▶ [Your goal] Going down the listing below, print exactly each line from the one with "pin_count: 74" up to and including the one with "r2r_slack_ps: 1020", and skip the rest.

▶ [Input data]

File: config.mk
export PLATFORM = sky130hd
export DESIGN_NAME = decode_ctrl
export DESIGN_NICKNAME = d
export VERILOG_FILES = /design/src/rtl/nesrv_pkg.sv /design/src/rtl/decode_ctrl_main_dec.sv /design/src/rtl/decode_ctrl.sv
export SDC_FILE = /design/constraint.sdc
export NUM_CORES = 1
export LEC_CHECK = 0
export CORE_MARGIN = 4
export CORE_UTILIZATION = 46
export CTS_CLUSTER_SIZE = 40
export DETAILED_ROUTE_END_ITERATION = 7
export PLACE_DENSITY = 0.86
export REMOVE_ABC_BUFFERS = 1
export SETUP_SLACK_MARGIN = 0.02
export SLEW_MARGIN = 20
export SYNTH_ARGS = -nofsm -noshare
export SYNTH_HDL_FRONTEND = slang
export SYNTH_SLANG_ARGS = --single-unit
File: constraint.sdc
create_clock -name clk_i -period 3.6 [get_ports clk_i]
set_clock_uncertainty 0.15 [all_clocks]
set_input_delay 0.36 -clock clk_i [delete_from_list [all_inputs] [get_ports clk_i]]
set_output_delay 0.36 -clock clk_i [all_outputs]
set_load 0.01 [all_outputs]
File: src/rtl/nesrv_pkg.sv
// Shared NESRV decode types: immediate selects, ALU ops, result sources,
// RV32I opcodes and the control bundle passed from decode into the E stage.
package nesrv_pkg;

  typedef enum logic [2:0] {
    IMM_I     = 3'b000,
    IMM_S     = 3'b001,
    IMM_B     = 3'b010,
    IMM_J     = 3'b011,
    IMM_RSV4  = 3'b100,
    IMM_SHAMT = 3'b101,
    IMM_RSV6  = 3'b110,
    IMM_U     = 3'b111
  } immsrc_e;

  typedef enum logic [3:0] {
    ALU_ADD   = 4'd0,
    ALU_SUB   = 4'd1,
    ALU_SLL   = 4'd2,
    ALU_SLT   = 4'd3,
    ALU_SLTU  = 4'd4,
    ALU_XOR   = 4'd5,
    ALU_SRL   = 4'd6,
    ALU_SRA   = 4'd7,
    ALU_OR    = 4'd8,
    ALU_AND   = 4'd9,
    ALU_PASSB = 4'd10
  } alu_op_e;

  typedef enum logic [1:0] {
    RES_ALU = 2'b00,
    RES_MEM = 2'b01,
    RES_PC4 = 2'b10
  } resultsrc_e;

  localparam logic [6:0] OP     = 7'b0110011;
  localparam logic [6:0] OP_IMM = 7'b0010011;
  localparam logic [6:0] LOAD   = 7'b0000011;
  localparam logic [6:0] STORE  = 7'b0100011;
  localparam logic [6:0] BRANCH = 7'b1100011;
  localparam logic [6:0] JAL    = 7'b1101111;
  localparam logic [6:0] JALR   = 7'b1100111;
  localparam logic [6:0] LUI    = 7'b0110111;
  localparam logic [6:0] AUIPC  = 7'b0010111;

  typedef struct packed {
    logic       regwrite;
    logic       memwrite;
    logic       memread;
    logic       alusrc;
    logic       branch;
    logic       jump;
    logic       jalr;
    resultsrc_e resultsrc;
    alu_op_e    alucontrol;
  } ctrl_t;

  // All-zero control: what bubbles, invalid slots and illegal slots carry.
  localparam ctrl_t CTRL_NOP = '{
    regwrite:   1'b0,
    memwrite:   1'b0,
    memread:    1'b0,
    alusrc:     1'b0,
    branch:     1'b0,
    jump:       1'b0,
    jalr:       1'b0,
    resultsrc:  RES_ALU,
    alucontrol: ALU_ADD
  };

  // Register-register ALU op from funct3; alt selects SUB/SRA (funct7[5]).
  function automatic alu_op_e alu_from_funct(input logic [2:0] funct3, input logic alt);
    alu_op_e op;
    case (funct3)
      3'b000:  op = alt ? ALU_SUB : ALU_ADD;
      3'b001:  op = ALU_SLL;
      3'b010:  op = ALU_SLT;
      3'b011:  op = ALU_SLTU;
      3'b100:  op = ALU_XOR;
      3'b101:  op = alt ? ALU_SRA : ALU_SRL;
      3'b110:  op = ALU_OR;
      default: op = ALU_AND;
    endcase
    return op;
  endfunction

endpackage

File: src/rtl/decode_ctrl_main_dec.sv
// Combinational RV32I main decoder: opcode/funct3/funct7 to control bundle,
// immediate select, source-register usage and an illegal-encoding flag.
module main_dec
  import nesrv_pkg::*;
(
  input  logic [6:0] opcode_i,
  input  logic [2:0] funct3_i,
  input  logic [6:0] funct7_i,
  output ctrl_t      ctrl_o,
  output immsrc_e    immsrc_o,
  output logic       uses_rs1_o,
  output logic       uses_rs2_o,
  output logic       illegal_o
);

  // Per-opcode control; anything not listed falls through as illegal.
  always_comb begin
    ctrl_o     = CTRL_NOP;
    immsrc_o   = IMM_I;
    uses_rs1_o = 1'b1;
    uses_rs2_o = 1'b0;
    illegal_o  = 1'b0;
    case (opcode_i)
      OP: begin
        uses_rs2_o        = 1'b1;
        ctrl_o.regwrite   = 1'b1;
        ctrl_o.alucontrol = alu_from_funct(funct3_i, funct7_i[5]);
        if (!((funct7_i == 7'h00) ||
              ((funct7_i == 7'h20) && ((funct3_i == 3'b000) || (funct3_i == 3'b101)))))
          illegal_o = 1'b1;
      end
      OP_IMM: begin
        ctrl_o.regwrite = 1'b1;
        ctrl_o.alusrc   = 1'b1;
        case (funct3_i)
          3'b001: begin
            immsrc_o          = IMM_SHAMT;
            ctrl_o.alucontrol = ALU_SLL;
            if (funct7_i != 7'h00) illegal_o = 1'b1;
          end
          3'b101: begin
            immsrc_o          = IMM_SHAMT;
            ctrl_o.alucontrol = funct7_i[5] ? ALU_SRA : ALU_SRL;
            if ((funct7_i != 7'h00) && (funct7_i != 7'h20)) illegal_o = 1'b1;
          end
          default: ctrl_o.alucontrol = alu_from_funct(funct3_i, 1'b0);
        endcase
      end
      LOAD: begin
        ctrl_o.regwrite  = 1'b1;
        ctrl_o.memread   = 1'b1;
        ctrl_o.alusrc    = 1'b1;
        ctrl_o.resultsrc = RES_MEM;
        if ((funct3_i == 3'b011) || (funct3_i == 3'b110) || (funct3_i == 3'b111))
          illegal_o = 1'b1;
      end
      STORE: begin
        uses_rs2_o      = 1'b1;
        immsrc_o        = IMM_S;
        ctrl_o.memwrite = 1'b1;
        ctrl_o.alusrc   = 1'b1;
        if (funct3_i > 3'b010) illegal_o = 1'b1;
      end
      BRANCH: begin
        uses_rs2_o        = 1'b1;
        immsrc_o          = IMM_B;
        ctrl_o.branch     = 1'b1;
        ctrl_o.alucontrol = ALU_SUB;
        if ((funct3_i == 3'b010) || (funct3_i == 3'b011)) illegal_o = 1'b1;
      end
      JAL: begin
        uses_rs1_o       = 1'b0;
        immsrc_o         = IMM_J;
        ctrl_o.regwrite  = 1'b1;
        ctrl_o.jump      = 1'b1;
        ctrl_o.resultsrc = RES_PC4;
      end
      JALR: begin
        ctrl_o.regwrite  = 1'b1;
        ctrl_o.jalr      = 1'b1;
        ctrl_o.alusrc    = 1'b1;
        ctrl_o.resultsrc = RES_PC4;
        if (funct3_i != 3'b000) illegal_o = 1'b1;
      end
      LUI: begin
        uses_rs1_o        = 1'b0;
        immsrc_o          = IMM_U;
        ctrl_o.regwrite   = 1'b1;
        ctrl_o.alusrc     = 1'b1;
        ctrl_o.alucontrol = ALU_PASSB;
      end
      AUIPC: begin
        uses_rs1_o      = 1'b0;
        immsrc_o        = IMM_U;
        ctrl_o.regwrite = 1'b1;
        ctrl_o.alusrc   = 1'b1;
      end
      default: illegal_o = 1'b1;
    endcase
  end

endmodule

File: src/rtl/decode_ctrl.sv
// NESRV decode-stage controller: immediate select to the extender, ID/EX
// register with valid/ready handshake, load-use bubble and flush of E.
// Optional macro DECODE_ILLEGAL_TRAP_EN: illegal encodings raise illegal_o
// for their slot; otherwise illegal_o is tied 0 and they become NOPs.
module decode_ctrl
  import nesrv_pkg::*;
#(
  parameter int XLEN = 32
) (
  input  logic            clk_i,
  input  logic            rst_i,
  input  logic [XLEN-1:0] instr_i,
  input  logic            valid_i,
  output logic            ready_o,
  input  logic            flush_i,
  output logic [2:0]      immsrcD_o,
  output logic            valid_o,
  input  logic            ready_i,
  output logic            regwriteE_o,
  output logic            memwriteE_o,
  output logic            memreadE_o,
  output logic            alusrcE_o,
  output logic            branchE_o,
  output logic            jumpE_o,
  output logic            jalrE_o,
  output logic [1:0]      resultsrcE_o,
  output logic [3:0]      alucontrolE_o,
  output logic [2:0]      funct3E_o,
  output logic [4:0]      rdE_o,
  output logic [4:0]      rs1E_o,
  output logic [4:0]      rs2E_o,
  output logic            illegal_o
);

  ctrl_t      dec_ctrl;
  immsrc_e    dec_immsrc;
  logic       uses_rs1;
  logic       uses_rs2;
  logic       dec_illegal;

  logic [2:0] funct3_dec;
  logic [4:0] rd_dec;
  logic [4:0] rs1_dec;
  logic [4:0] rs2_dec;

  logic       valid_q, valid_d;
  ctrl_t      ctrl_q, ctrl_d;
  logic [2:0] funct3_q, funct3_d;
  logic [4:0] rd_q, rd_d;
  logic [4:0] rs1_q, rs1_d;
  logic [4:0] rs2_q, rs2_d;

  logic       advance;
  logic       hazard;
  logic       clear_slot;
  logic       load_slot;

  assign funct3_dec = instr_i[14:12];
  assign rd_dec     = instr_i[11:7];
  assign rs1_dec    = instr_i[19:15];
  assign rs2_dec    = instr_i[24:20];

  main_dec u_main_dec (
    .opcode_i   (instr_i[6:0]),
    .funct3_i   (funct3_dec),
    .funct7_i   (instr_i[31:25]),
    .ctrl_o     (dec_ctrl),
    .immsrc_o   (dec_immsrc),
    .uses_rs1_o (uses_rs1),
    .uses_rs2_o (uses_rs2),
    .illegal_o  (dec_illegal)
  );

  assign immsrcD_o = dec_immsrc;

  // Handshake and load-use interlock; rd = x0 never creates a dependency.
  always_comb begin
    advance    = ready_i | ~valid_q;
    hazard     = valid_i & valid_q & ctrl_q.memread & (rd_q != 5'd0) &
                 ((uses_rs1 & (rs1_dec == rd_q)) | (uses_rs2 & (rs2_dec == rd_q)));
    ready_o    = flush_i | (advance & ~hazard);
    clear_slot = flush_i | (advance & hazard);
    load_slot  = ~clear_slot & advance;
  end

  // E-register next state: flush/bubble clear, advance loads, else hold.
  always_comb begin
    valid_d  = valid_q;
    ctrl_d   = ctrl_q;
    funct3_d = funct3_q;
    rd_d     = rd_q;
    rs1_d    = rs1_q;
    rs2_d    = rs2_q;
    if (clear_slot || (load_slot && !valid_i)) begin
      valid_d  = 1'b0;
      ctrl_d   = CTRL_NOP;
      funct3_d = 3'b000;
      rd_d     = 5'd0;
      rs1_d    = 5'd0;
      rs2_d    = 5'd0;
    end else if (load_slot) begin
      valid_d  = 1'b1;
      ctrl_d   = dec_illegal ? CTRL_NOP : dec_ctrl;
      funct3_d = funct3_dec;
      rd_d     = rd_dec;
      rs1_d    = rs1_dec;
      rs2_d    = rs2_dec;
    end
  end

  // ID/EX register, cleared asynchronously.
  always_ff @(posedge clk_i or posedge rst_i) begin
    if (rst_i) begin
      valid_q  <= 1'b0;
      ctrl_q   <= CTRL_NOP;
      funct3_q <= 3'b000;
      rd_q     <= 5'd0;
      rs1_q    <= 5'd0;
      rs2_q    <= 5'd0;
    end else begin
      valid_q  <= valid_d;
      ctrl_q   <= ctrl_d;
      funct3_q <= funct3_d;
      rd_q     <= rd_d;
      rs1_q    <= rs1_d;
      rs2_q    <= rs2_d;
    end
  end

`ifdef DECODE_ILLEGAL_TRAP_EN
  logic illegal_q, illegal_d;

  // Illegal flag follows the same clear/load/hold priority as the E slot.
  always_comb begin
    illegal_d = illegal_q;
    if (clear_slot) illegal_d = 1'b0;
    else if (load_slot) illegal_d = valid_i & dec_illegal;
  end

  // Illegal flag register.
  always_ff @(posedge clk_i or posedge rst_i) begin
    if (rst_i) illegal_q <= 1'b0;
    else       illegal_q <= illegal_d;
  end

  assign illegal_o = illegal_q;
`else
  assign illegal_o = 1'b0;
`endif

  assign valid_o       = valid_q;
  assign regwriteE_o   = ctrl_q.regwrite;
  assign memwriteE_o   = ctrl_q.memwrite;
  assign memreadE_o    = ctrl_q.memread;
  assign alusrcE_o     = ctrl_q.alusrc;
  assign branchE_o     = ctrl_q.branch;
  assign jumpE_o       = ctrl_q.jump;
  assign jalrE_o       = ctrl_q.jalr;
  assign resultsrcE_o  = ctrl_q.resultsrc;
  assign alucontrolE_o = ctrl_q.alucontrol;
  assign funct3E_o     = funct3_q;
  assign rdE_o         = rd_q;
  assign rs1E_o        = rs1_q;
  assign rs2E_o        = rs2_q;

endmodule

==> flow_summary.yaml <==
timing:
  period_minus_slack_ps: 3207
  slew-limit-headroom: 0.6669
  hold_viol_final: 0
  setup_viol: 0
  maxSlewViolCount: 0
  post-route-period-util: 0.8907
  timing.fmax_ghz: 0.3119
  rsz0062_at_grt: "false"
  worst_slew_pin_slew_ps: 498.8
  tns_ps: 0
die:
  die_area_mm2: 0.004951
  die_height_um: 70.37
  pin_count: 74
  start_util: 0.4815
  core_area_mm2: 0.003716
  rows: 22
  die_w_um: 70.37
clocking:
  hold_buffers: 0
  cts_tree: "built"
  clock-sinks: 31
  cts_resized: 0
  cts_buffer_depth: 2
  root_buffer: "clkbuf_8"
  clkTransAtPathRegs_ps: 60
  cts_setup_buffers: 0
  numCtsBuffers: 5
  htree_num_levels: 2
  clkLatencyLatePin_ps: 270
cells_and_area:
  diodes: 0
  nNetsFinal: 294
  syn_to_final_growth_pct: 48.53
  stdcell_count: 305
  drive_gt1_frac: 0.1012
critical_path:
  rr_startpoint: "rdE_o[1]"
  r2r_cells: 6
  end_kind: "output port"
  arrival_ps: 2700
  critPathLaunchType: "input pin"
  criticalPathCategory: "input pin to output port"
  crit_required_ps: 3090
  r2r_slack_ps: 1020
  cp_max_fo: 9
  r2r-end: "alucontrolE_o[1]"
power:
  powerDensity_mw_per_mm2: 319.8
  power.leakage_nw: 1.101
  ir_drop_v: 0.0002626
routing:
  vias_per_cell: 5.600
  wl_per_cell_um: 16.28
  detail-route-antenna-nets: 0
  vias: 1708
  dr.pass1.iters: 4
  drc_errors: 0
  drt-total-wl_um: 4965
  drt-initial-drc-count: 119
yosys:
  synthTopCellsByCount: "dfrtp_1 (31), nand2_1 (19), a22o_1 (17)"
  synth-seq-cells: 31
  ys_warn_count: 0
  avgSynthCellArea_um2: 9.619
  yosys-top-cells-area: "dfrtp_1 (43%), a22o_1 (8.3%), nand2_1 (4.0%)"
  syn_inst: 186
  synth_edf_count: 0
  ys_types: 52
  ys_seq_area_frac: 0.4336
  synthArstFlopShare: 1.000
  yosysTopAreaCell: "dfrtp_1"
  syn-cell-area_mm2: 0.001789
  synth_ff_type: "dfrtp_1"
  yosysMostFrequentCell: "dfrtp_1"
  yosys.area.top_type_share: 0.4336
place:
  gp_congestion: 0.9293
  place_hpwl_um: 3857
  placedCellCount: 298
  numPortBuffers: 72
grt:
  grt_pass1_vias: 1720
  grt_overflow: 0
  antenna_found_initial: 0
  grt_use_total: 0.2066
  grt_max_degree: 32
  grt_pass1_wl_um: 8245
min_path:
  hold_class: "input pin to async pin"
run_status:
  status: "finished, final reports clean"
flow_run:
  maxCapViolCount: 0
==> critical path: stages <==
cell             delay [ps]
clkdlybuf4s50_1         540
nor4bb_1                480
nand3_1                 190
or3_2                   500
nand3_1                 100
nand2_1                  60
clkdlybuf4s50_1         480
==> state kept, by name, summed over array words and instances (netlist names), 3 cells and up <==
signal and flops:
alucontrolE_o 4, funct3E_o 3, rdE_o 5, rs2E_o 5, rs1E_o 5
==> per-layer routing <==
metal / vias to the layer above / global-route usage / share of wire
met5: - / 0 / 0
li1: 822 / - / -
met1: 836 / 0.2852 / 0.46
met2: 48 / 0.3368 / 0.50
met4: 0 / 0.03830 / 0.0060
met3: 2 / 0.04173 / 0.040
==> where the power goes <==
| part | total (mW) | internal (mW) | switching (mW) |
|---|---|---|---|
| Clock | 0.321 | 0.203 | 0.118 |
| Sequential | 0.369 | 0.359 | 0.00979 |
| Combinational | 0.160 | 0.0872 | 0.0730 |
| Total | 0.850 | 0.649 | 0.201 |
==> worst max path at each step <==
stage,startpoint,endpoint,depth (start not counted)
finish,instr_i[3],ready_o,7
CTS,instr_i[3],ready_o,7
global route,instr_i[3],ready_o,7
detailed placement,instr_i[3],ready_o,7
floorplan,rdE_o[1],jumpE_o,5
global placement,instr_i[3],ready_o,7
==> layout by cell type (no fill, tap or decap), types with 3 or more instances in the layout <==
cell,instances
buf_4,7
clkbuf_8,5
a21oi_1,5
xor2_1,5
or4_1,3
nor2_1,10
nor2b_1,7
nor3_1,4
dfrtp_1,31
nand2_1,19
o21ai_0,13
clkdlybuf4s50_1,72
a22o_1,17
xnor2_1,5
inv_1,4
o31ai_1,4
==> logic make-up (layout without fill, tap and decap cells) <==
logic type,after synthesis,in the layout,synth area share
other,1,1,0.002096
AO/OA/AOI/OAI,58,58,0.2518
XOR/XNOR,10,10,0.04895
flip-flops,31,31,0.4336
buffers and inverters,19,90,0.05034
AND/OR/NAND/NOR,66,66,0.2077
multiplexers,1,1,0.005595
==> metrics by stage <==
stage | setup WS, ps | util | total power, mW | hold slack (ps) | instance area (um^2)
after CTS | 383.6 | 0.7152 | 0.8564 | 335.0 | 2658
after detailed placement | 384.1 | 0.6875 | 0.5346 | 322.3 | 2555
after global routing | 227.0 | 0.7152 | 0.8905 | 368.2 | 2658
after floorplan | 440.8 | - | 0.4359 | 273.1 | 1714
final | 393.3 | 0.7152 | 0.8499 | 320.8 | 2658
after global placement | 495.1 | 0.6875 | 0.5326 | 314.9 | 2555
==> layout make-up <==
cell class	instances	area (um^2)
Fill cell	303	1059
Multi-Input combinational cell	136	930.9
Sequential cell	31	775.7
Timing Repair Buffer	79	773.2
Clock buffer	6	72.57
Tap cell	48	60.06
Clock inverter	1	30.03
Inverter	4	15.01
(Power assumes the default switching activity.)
* * *
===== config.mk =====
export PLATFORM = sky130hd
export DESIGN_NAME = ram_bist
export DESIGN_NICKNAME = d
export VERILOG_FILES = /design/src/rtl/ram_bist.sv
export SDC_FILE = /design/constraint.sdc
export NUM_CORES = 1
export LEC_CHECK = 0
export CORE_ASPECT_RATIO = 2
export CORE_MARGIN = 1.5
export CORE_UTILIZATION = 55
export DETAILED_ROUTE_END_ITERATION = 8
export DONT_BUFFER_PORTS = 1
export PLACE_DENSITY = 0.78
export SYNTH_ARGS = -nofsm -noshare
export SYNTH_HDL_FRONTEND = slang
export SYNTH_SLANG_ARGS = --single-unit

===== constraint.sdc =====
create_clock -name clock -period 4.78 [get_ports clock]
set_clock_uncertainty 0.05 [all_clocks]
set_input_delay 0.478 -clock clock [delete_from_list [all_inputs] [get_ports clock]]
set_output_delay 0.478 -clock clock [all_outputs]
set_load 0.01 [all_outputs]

▶ [Exercise response]
  pin_count: 74
  start_util: 0.4815
  core_area_mm2: 0.003716
  rows: 22
  die_w_um: 70.37
clocking:
  hold_buffers: 0
  cts_tree: "built"
  clock-sinks: 31
  cts_resized: 0
  cts_buffer_depth: 2
  root_buffer: "clkbuf_8"
  clkTransAtPathRegs_ps: 60
  cts_setup_buffers: 0
  numCtsBuffers: 5
  htree_num_levels: 2
  clkLatencyLatePin_ps: 270
cells_and_area:
  diodes: 0
  nNetsFinal: 294
  syn_to_final_growth_pct: 48.53
  stdcell_count: 305
  drive_gt1_frac: 0.1012
critical_path:
  rr_startpoint: "rdE_o[1]"
  r2r_cells: 6
  end_kind: "output port"
  arrival_ps: 2700
  critPathLaunchType: "input pin"
  criticalPathCategory: "input pin to output port"
  crit_required_ps: 3090
  r2r_slack_ps: 1020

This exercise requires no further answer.